Taking part in technology investigations and supporting the deployment and operations of the future Quantum Internet would not only be a natural extension of CERN's current mission but would also ensure that CERN continues to play a central role in the future of European and international communication infrastructures.
Objectives
Synergies
Work related to WR for Quantum will be pursued within the framework of the White Rabbit Collaboration launched by CERN in 2024, you can find more information here: www.white-rabbit.tech
The possibility of exploiting a large number of distributed resources to analyse heterogeneous data, especially for medical or biological applications, is hampered by the fact that often such data contain sensitive information or is protected by policies and usage agreements that do not allow the data to be shared. However, the recent pandemic and the many unsolved health challenges (HIV, neurological and mental conditions, overstressed healthcare systems, to mention a few) require a different approach to data collection, sharing and analysis. Traditional approaches like (pseudo-) anonymisation require compromises between privacy preservation and information content preservation.
Novel techniques to encrypt the data (such as homomorphic encryption) or move the data across provably secure connections might turn the tide. Projects like openQKD, part of the European Quantum Flagship strategy, and others are investigating the feasibility of large-scale QKD networks. CERN is currently involved in the development of an end-to-end QKD-based secure data analytics demonstrator, Quantumacy, that proposes to advance the application of cryptographic techniques, federated learning and QKD to distributed data processing.
Discussions to set up joint research in this area are now taking place with infrastructure providers, such as GEANT in Europe, and domain experts in the industry (IDQ) and research (PSNC in Poznań).
Several technologies have been developed at CERN over the years to support specific needs of the Accelerators Complex, such as time synchronisation or alignment of physical components along the LHC 27 km path. Such technologies have applications outside their original intent, in particular in quantum computing and quantum communications.
A significant example is the White Rabbit (WR) technology developed at CERN to provide sub-nanosecond accuracy and picoseconds precision of synchronisation for the LHC accelerators chain. It was first used in 2012 and since then has been showcasing its diverse industrial applications outside the field of particle physics. On 16 June, the Institute of Electrical and Electronics Engineers (IEEE) updated the Precision Time Protocol industry-standard (PTP), incorporating the White Rabbit PTP extension and thus maximising its adoption by industry and other partners in their pursuit to build innovative solutions to address world challenges.

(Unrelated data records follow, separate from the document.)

[src/hw/rtl/mac_route_table_with_aging_top_assert.svh]
`ifndef MAC_ROUTE_TABLE_WITH_AGING_TOP_ASSERT_SVH
`define MAC_ROUTE_TABLE_WITH_AGING_TOP_ASSERT_SVH

// same-cycle implication
`define MRT_ASSERT_NOW(label, clk, rst, ante, cons) \
   label: assert property (@(posedge clk) disable iff (rst) (ante) |-> (cons)) \
      else $error("mrt assertion failed");

// next-cycle implication
`define MRT_ASSERT_NEXT(label, clk, rst, ante, cons) \
   label: assert property (@(posedge clk) disable iff (rst) (ante) |=> (cons)) \
      else $error("mrt assertion failed");

`endif

[src/hw/rtl/mrt_pkg.sv]
package mrt_pkg;

   localparam int MAC_W   = 48;
   localparam int STAMP_W = 32;
   localparam int CNT_W   = 7;

   localparam logic [31:0] DEFAULT_INTERVAL = 32'd120000;
   localparam logic [33:0] EXPIRY_FACTOR    = 34'd3;
   localparam logic [CNT_W-1:0] CNT_MAX     = 7'd127;

   localparam logic [3:0] KIND_ADD    = 4'd0;
   localparam logic [3:0] KIND_REMOVE = 4'd1;
   localparam logic [3:0] KIND_SET    = 4'd2;
   localparam logic [3:0] KIND_GET    = 4'd3;
   localparam logic [3:0] KIND_EXIST  = 4'd4;
   localparam logic [3:0] KIND_ADJ    = 4'd5;
   localparam logic [3:0] KIND_LINK   = 4'd6;
   localparam logic [3:0] KIND_TICK   = 4'd7;
   localparam logic [3:0] KIND_CLEAR  = 4'd8;

   localparam logic [1:0] ST_OK       = 2'd0;
   localparam logic [1:0] ST_NOTFOUND = 2'd1;
   localparam logic [1:0] ST_INVALID  = 2'd2;
   localparam logic [1:0] ST_FULL     = 2'd3;

   typedef struct packed {
      logic             valid;
      logic [1:0]       status;
      logic [3:0]       found_link;
      logic [CNT_W-1:0] routes_removed;
   } result_type;

   typedef struct packed {
      logic             valid;
      logic [MAC_W-1:0] mac;
   } link_entry_type;

endpackage

[src/hw/rtl/mrt_ctrl.sv]
`include "mac_route_table_with_aging_top_assert.svh"

module mrt_ctrl #(
   parameter int LINK_SLOTS    = 16,
   parameter int ROUTE_ENTRIES = 64,
   localparam int SW  = $clog2(LINK_SLOTS),
   localparam int RW  = $clog2(ROUTE_ENTRIES),
   localparam int RTW = 1 + mrt_pkg::MAC_W + SW + mrt_pkg::STAMP_W,
   localparam int LTW = 1 + mrt_pkg::MAC_W
) (
   input  logic                         clock,
   input  logic                         reset,
   input  logic                         in_valid,
   output logic                         in_ready,
   input  logic [3:0]                   in_kind,
   input  logic [3:0]                   in_link_slot,
   input  logic [mrt_pkg::MAC_W-1:0]    in_mac_a,
   input  logic [mrt_pkg::MAC_W-1:0]    in_mac_b,
   input  logic [31:0]                  interval,
   output mrt_pkg::result_type          res,
   input  logic                         res_take,
   output logic                         link_we,
   output logic [SW-1:0]                link_wa,
   output logic [LTW-1:0]               link_wd,
   output logic [SW-1:0]                link_ra,
   input  logic [LTW-1:0]               link_rd,
   output logic                         route_we,
   output logic [RW-1:0]                route_wa,
   output logic [RTW-1:0]               route_wd,
   output logic [RW-1:0]                route_ra,
   input  logic [RTW-1:0]               route_rd
);

   localparam int MAXD = (LINK_SLOTS > ROUTE_ENTRIES) ? LINK_SLOTS : ROUTE_ENTRIES;
   localparam int CW   = $clog2(MAXD + 1);
   localparam int LCW  = $clog2(LINK_SLOTS + 1);
   localparam int RCW  = $clog2(ROUTE_ENTRIES + 1);

   typedef struct packed {
      logic                          valid;
      logic [mrt_pkg::MAC_W-1:0]     dest;
      logic [SW-1:0]                 link;
      logic [mrt_pkg::STAMP_W-1:0]   stamp;
   } route_entry_type;

   typedef enum logic [2:0] {
      S_CLEAR, S_IDLE, S_LINK, S_ROUTE, S_WRITE, S_DONE
   } state_type;

   state_type                  state_ff, state_in;
   logic                       init_ff, init_in;
   logic [CW-1:0]              clr_ff, clr_in;
   logic [3:0]                 kind_ff, kind_in;
   logic [3:0]                 slot_ff, slot_in;
   logic [mrt_pkg::MAC_W-1:0]  mac_a_ff, mac_a_in, mac_b_ff, mac_b_in;
   logic [LCW-1:0]             laddr_ff, laddr_in;
   logic                       lrd_vld_ff, lrd_vld_in;
   logic [SW-1:0]              lrd_idx_ff, lrd_idx_in;
   logic [RCW-1:0]             raddr_ff, raddr_in;
   logic                       rrd_vld_ff, rrd_vld_in;
   logic [RW-1:0]              rrd_idx_ff, rrd_idx_in;
   logic                       hit_ff, hit_in, rhit_ff, rhit_in, fhit_ff, fhit_in;
   logic [RW-1:0]              tgt_ff, tgt_in, free_ff, free_in;
   logic [SW-1:0]              via_ff, via_in;
   logic [LINK_SLOTS-1:0]      drop_ff, drop_in;
   logic [31:0]                time_ff, time_in, tss_ff, tss_in;
   logic [33:0]                limit_ff, limit_in;
   logic [1:0]                 status_ff, status_in;
   logic [3:0]                 found_ff, found_in;
   logic [mrt_pkg::CNT_W-1:0]  removed_ff, removed_in;

   mrt_pkg::link_entry_type    lent;
   route_entry_type            rent, rwd;
   logic [31:0]                idle;

   assign lent     = mrt_pkg::link_entry_type'(link_rd);
   assign rent     = route_entry_type'(route_rd);
   assign idle     = time_ff - rent.stamp;
   assign in_ready = (state_ff == S_IDLE);
   assign route_wd = RTW'(rwd);

   always_comb begin
      state_in = state_ff;  init_in = init_ff;  clr_in = clr_ff;
      kind_in = kind_ff;  slot_in = slot_ff;  mac_a_in = mac_a_ff;  mac_b_in = mac_b_ff;
      laddr_in = laddr_ff;  lrd_vld_in = 1'b0;  lrd_idx_in = lrd_idx_ff;
      raddr_in = raddr_ff;  rrd_vld_in = 1'b0;  rrd_idx_in = rrd_idx_ff;
      hit_in = hit_ff;  rhit_in = rhit_ff;  fhit_in = fhit_ff;
      tgt_in = tgt_ff;  free_in = free_ff;  via_in = via_ff;  drop_in = drop_ff;
      time_in = time_ff;  tss_in = tss_ff;  limit_in = limit_ff;
      status_in = status_ff;  found_in = found_ff;  removed_in = removed_ff;
      link_we = 1'b0;  link_wa = lrd_idx_ff;  link_wd = link_rd;
      link_ra = laddr_ff[SW-1:0];
      route_we = 1'b0;  route_wa = rrd_idx_ff;  rwd = rent;
      route_ra = raddr_ff[RW-1:0];
      res = '0;
      res.status = status_ff;
      res.found_link = found_ff;
      res.routes_removed = removed_ff;

      unique case (state_ff)
         S_CLEAR: begin
            link_we  = (32'(clr_ff) < LINK_SLOTS);
            link_wa  = clr_ff[SW-1:0];
            link_wd  = '0;
            route_we = (32'(clr_ff) < ROUTE_ENTRIES);
            route_wa = clr_ff[RW-1:0];
            rwd      = '0;
            if (32'(clr_ff) == MAXD - 1) begin
               state_in = init_ff ? S_IDLE : S_DONE;
               init_in  = 1'b0;
               clr_in   = '0;
            end else begin
               clr_in = clr_ff + CW'(1);
            end
         end
         S_IDLE: begin
            if (in_valid) begin
               kind_in = in_kind;  slot_in = in_link_slot;
               mac_a_in = in_mac_a;  mac_b_in = in_mac_b;
               status_in = mrt_pkg::ST_NOTFOUND;  found_in = '0;  removed_in = '0;
               hit_in = 1'b0;  rhit_in = 1'b0;  fhit_in = 1'b0;  drop_in = '0;
               laddr_in = '0;  raddr_in = '0;
               case (in_kind) inside
                  mrt_pkg::KIND_ADD, mrt_pkg::KIND_REMOVE, mrt_pkg::KIND_LINK: begin
                     state_in = (32'(in_link_slot) < LINK_SLOTS) ? S_LINK : S_DONE;
                  end
                  mrt_pkg::KIND_SET, mrt_pkg::KIND_ADJ: state_in = S_LINK;
                  mrt_pkg::KIND_GET, mrt_pkg::KIND_EXIST: state_in = S_ROUTE;
                  mrt_pkg::KIND_TICK: begin
                     status_in = mrt_pkg::ST_OK;
                     time_in   = time_ff + 32'd1;
                     tss_in    = tss_ff + 32'd1;
                     state_in  = S_DONE;
                     if (tss_in >= interval) begin
                        tss_in   = '0;
                        limit_in = 34'(interval) * mrt_pkg::EXPIRY_FACTOR;
                        state_in = S_ROUTE;
                     end
                  end
                  mrt_pkg::KIND_CLEAR: begin
                     status_in = mrt_pkg::ST_OK;
                     clr_in    = '0;
                     state_in  = S_CLEAR;
                  end
                  default: state_in = S_DONE;
               endcase
            end
         end
         S_LINK: begin
            if (32'(laddr_ff) < LINK_SLOTS) begin
               laddr_in   = laddr_ff + LCW'(1);
               lrd_vld_in = 1'b1;
               lrd_idx_in = laddr_ff[SW-1:0];
            end
            if (lrd_vld_ff) begin
               case (kind_in)
                  mrt_pkg::KIND_ADD: begin
                     if (lrd_idx_ff == SW'(slot_ff)) begin
                        if (lent.valid && lent.mac != mac_a_ff) drop_in[lrd_idx_ff] = 1'b1;
                        link_we = 1'b1;
                        link_wd = {1'b1, mac_a_ff};
                     end else if (lent.valid && lent.mac == mac_a_ff) begin
                        drop_in[lrd_idx_ff] = 1'b1;
                        link_we = 1'b1;
                        link_wd = {1'b0, lent.mac};
                     end
                  end
                  mrt_pkg::KIND_REMOVE: begin
                     if (lrd_idx_ff == SW'(slot_ff) && lent.valid) begin
                        drop_in[lrd_idx_ff] = 1'b1;
                        link_we   = 1'b1;
                        link_wd   = {1'b0, lent.mac};
                        status_in = mrt_pkg::ST_OK;
                        found_in  = slot_ff;
                     end
                  end
                  mrt_pkg::KIND_LINK: begin
                     if (lrd_idx_ff == SW'(slot_ff) && lent.valid) begin
                        status_in = mrt_pkg::ST_OK;
                        found_in  = slot_ff;
                     end
                  end
                  mrt_pkg::KIND_ADJ: begin
                     if (!hit_ff && lent.valid && lent.mac == mac_a_ff) begin
                        hit_in    = 1'b1;
                        status_in = mrt_pkg::ST_OK;
                        found_in  = 4'(lrd_idx_ff);
                     end
                  end
                  mrt_pkg::KIND_SET: begin
                     if (!hit_ff && lent.valid && lent.mac == mac_b_ff) begin
                        hit_in = 1'b1;
                        via_in = lrd_idx_ff;
                     end
                  end
                  default: ;
               endcase
               if (32'(lrd_idx_ff) == LINK_SLOTS - 1) begin
                  case (kind_ff) inside
                     mrt_pkg::KIND_ADD: begin
                        status_in = mrt_pkg::ST_OK;
                        found_in  = slot_ff;
                        state_in  = S_ROUTE;
                     end
                     mrt_pkg::KIND_REMOVE: state_in = S_ROUTE;
                     mrt_pkg::KIND_SET: begin
                        if (mac_a_ff == mac_b_ff || !hit_in) begin
                           status_in = mrt_pkg::ST_INVALID;
                           state_in  = S_DONE;
                        end else begin
                           state_in = S_ROUTE;
                        end
                     end
                     default: state_in = S_DONE;
                  endcase
               end
            end
         end
         S_ROUTE: begin
            if (32'(raddr_ff) < ROUTE_ENTRIES) begin
               raddr_in   = raddr_ff + RCW'(1);
               rrd_vld_in = 1'b1;
               rrd_idx_in = raddr_ff[RW-1:0];
            end
            if (rrd_vld_ff) begin
               case (kind_ff) inside
                  mrt_pkg::KIND_ADD, mrt_pkg::KIND_REMOVE: begin
                     if (rent.valid && drop_ff[rent.link]) begin
                        route_we  = 1'b1;
                        rwd.valid = 1'b0;
                        if (removed_ff != mrt_pkg::CNT_MAX) removed_in = removed_ff + 7'd1;
                     end
                  end
                  mrt_pkg::KIND_GET, mrt_pkg::KIND_EXIST: begin
                     if (!rhit_ff && rent.valid && rent.dest == mac_a_ff) begin
                        rhit_in   = 1'b1;
                        status_in = mrt_pkg::ST_OK;
                        found_in  = 4'(rent.link);
                        if (kind_ff == mrt_pkg::KIND_GET) begin
                           route_we  = 1'b1;
                           rwd.stamp = time_ff;
                        end
                     end
                  end
                  mrt_pkg::KIND_SET: begin
                     if (!rhit_ff && rent.valid && rent.dest == mac_a_ff) begin
                        rhit_in = 1'b1;
                        tgt_in  = rrd_idx_ff;
                     end
                     if (!fhit_ff && !rent.valid) begin
                        fhit_in = 1'b1;
                        free_in = rrd_idx_ff;
                     end
                  end
                  mrt_pkg::KIND_TICK: begin
                     if (rent.valid && 34'(idle) > limit_ff) begin
                        route_we  = 1'b1;
                        rwd.valid = 1'b0;
                        if (removed_ff != mrt_pkg::CNT_MAX) removed_in = removed_ff + 7'd1;
                     end
                  end
                  default: ;
               endcase
               if (32'(rrd_idx_ff) == ROUTE_ENTRIES - 1) begin
                  state_in = S_DONE;
                  if (kind_ff == mrt_pkg::KIND_SET) begin
                     if (rhit_in || fhit_in) begin
                        state_in = S_WRITE;
                     end else begin
                        status_in = mrt_pkg::ST_FULL;
                     end
                  end
               end
            end
         end
         S_WRITE: begin
            route_we  = 1'b1;
            route_wa  = rhit_ff ? tgt_ff : free_ff;
            rwd       = {1'b1, mac_a_ff, via_ff, time_ff};
            status_in = mrt_pkg::ST_OK;
            found_in  = 4'(via_ff);
            state_in  = S_DONE;
         end
         S_DONE: begin
            res.valid = 1'b1;
            if (res_take) state_in = S_IDLE;
         end
         default: state_in = S_IDLE;
      endcase
   end

   always_ff @(posedge clock) begin
      if (reset) begin
         state_ff   <= S_CLEAR;
         init_ff    <= 1'b1;
         clr_ff     <= '0;
         lrd_vld_ff <= 1'b0;
         rrd_vld_ff <= 1'b0;
         time_ff    <= '0;
         tss_ff     <= '0;
      end else begin
         state_ff   <= state_in;
         init_ff    <= init_in;
         clr_ff     <= clr_in;
         lrd_vld_ff <= lrd_vld_in;
         rrd_vld_ff <= rrd_vld_in;
         time_ff    <= time_in;
         tss_ff     <= tss_in;
      end
      kind_ff <= kind_in;  slot_ff <= slot_in;  mac_a_ff <= mac_a_in;  mac_b_ff <= mac_b_in;
      laddr_ff <= laddr_in;  lrd_idx_ff <= lrd_idx_in;
      raddr_ff <= raddr_in;  rrd_idx_ff <= rrd_idx_in;
      hit_ff <= hit_in;  rhit_ff <= rhit_in;  fhit_ff <= fhit_in;
      tgt_ff <= tgt_in;  free_ff <= free_in;  via_ff <= via_in;  drop_ff <= drop_in;
      limit_ff <= limit_in;
      status_ff <= status_in;  found_ff <= found_in;  removed_ff <= removed_in;
   end

   `MRT_ASSERT_NOW(a_idle_no_write, clock, reset, state_ff == S_IDLE, !link_we && !route_we)
   `MRT_ASSERT_NEXT(a_accept_leaves_idle, clock, reset, in_valid && in_ready, state_ff != S_IDLE)
   `MRT_ASSERT_NEXT(a_accept_clears_count, clock, reset, in_valid && in_ready, removed_ff == '0)

endmodule

[config.mk]
export PLATFORM = sky130hd
export DESIGN_NAME = mrt_ctrl
export DESIGN_NICKNAME = d
export VERILOG_FILES = /design/src/hw/rtl/mrt_pkg.sv /design/src/hw/rtl/mrt_ctrl.sv
export VERILOG_INCLUDE_DIRS = /design/src /design/src/hw/rtl
export SDC_FILE = /design/constraint.sdc
export NUM_CORES = 1
export LEC_CHECK = 0
export BUFFER_PORTS_ARGS = -buffer_cell sky130_fd_sc_hd__buf_4
export CORE_UTILIZATION = 50
export CTS_BUF_LIST = sky130_fd_sc_hd__clkbuf_8
export DETAILED_ROUTE_END_ITERATION = 8
export PLACE_DENSITY_LB_ADDON = 0.15
export SYNTH_ARGS = -nofsm -noshare
export SYNTH_HDL_FRONTEND = slang
export SYNTH_SLANG_ARGS = --single-unit
[constraint.sdc]
create_clock -name clock -period 6.9 [get_ports clock]
set_input_delay 0 -clock clock [delete_from_list [all_inputs] [get_ports clock]]
set_output_delay 0 -clock clock [all_outputs]
set_load 0.05 [all_outputs]
[Yosys cells after proc, flatten, opt, wreduce, memory -nomap -nowiden]
Index checks and enable logic that the tools add are counted.
W data, S select, Z words.
Word-level totals
  register bits: 285
  logic and storage cells: 319
Cells by class
  $add $sub $neg: 7
  multiply operators: 1
  $lt $le $gt $ge: 9
  equal/unequal tests: 56
  mux-type cells: 159
  bitwise gates (word level): 8
  reductions and logical operators: 53
Operator list (count)
  $mux W49: 4
  $pmux W49 S2: 2
  $eq A48 B48 Y1: 4
  $mux W32: 6
  $mux W7: 17
  $pmux W52 S2: 1
  $mux W16: 6
  $pmux W32 S3: 1
  $add A32 B1 Y32 const B: 2
  $pmux W16 S2: 2
  $mux W3: 18
  $mux W1: 52
  $ne A48 B48 Y1: 1
  $mux W4: 11
  $pmux W7 S2: 3
  $reduce_and A7 Y1: 5
  $gt A32 B34 Y1: 1
  $mul A32 B2 Y34 const B: 1
  $eq A4 B3 Y1 const B: 8
  $ge A32 B32 Y1: 1
  $mux W2: 16
  $sub A32 B32 Y32: 1
  $ne A2 B2 Y1 const B: 15
  $add A7 B1 Y7 const B: 3
  other kinds (49): 112

[Logic depth before layout (Yosys ltp)]
  depth after elaboration: 16
  gate-level depth with buffers: 21

[Least setup slack after synthesis]
No wires, ideal clock.
  path kind: register to register
  start: register time_ff[0]
  end: register removed_ff[0] in the netlist's numbering, enable pin
  arrival time: 4.879 ns
  path slack: 1.628 ns
  cell stages (with the launch flop): 21
  path buffers: 0
  period minus slack after synthesis: 5.272 ns
  cells stage by stage: dfxtp_1 inv_1 ha_1 fa_1 nor2b_1 o31a_1 o21a_1 a41oi_1 o21ba_2 o31ai_1 nand2b_1 a21boi_0 xor2_1 ha_1 nand4_1 or4_1 nor3_1 o21ai_0 a211oi_1 nor3_1 o41ai_1
On the way
  longest elaborated chain between the ends: 5
Ends and longest elaborated chain
  from (decl): RTL line mrt_ctrl.sv:66  | logic [31:0] time_ff, time_in, tss_ff, tss_in;
  from (signal assigned): RTL line mrt_ctrl.sv:307  | time_ff <= time_in;
  $sub A32 B32 Y32: RTL line mrt_ctrl.sv:78  | assign idle = time_ff - rent.stamp;
  $gt A32 B34 Y1: RTL line mrt_ctrl.sv:256  | if (rent.valid && 34'(idle) > limit_ff) begin
  $logic_and A1 B1 Y1: RTL line mrt_ctrl.sv:256
  $ne A3 B2 Y1 (no line)
  $reduce_and A8 Y1 (no line)
  to (signal assigned): RTL line mrt_ctrl.sv:316  | status_ff <= status_in; found_ff <= found_in; removed_ff <= removed_in;
  to (decl): RTL line mrt_ctrl.sv:70  | logic [mrt_pkg::CNT_W-1:0] removed_ff, removed_in;
No other way between the ends.
A chain may end at the register's enable or synchronous reset.

[Worst setup path after layout]
  start: register time_ff[0]
  end: output port route_we
On the way
  longest elaborated chain between the ends: 10
Ends and longest elaborated chain
  $sub A32 B32 Y32: RTL line mrt_ctrl.sv:78
  $gt A32 B34 Y1: RTL line mrt_ctrl.sv:256
  $logic_and A1 B1 Y1: RTL line mrt_ctrl.sv:256
  $mux W1: RTL line mrt_ctrl.sv:256
  $mux W1 (4 in series): RTL line mrt_ctrl.sv:226  | case (kind_ff) inside
  $mux W1: RTL line mrt_ctrl.sv:225  | if (rrd_vld_ff) begin
  $pmux W1 S3: RTL line mrt_ctrl.sv:100  | unique case (state_ff)
  to (decl): RTL line mrt_ctrl.sv:27  | output logic route_we,
No other way between the ends.

==> results.yml <==
clock_tree:
  cts_root_buf: "clkbuf_8"
  cts_hold_buf: 161
  insertion_delay_ns: 0.68
  postCtsSetupBuffers: 0
  path_clk_slew_ns: 0.06
  cts_max_path_buffers: 3
  cts_tree: "done"
  numCtsBuffers: 51
  htreeDepth: 2
  cts.sinks: 285
  cts-resized-gates: 0
yosys:
  mappedNetlistArea_mm2: 0.0207
  synth_area_leaders: "edfxtp_1 30%, xnor2_1 10%, ha_1 8.1%"
  synthArstFlopShare_pct: 0
  synth_cell_types: 83
  yosys-top-cells-count: "282 x nand2_1, 236 x xnor2_1, 208 x edfxtp_1"
  synth_nets: 2747
  synth_seq_area_share_pct: 37.6
  synth_cells: 2337
  yosysTopAreaCell: "edfxtp_1"
  ys_seq_elements: 285
  synth_edf_count: 208
  avgSynthCellArea_um2: 8.87
  yosysMostFrequentCell: "nand2_1"
  synth_ff_type: "edfxtp_1"
  ys_warn_count: 0
  synth.top_cell.area_share_pct: 30.1
die:
  rows: 74
  io_pins: 445
  initial_core_util_pct: 50.8
  core_area_mm2: 0.0408
  die_x_um: 206
  die-area_mm2: 0.0423
  dieHeight_um: 206
timing:
  hold_viol: 0
  slew-limit-headroom_pct: 19.5
  timing.fmax_ghz: 0.155
  fin_crit_sh_pct: 93.5
  setup_ws_ns: 0.447
  fin_worst_skew_ns: 0.0425
  period_needed_ns: 6.45
  fin_setup_tns_ns: 0
  worstMarginPinSlew_ns: 1.21
  setup_viol: 0
  rsz0062_at_grt: "false"
  drv_slew: 0
pwr:
  power.share.clock_pct: 40.0
  switching_share_pct: 26.4
  power_frac_seq_pct: 45.2
  p_switching_mw: 1.08
  intPower_mw: 3.00
  combPwrFrac_pct: 14.8
  power.density_mw_per_mm2: 151
  p_leak_nw: 11.2
  vdd_ir_drop_max_v: 0.000137
grt:
  overflow: 0
  grt_use_total_pct: 37.0
  grt_pass1_vias: 19300
  grt_max_degree: 111
  grt_pass1_wl_um: 116000
  antenna_found_initial: 8
route:
  wl_met3_um: 6650
  ant_nets: 0
  via_per_inst: 5.87
  wl_um: 80200
  vias: 20200
  drtIter0Drc: 1924
  wire_per_inst_um: 23.3
  top_layer_used: "met4"
  first_pass_iters: 7
  wl_met1_um: 30800
  remaining_drc_errors: 0
  wl_met2_um: 38600
place:
  globalplace.congestion: 1.01
  dp_worst_setup_slack_ns: 0.678
  io_buffer_count: 444
  dp_hpwl_um: 61400
critical_path:
  required_ns: 6.90
  critPathKind: "reg2out"
  start_kind: "flip-flop"
  crit_fanout: 4
  critPathArrivalTime_ns: 6.45
  cp-end-kind: "output pin"
outcome:
  status: "finished clean"
cells_and_area:
  fin_nets: 3275
  fillers: 3389
  syn_to_final_growth_pct: 30.0
  drive_above_1_share_pct: 19.5
worst_hold_path:
  hp-class: "in2reg"
run:
  cap_violations: 0
[layer usage]
metal,global-route usage [%],up-vias
met5,0,-
met4,20.1,0
met3,6.22,206
met2,62.4,1005
met1,45.0,9629
li1,-,9397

This Ethernet-based technology, which ensures sub-nanosecond synchronisation and deterministic data transfer, is now deployed in numerous scientific infrastructures worldwide. It has shown its innovative potential by being commercialised and introduced into different industries, including telecommunications, financial markets, smart grids, space industry and of course, quantum computing and communication. Discussions for further joint co-development of this technology specifically for quantum communications are taking place with industrial and research technology providers.
Another example is the possible applications of structured laser beams. A structured laser beam system, developed by a team of CERN surveyors in collaboration with the Institute of Plasma Physics in Prague (IPP), is currently already deployed in communications applications, and there is interest in investigating the potential applications in quantum communications. The structured laser beam system is capable of producing beams that are virtually non-diffractive over several hundred metres, whereas systems currently available on the market produce such beams over a distance of only a few metres.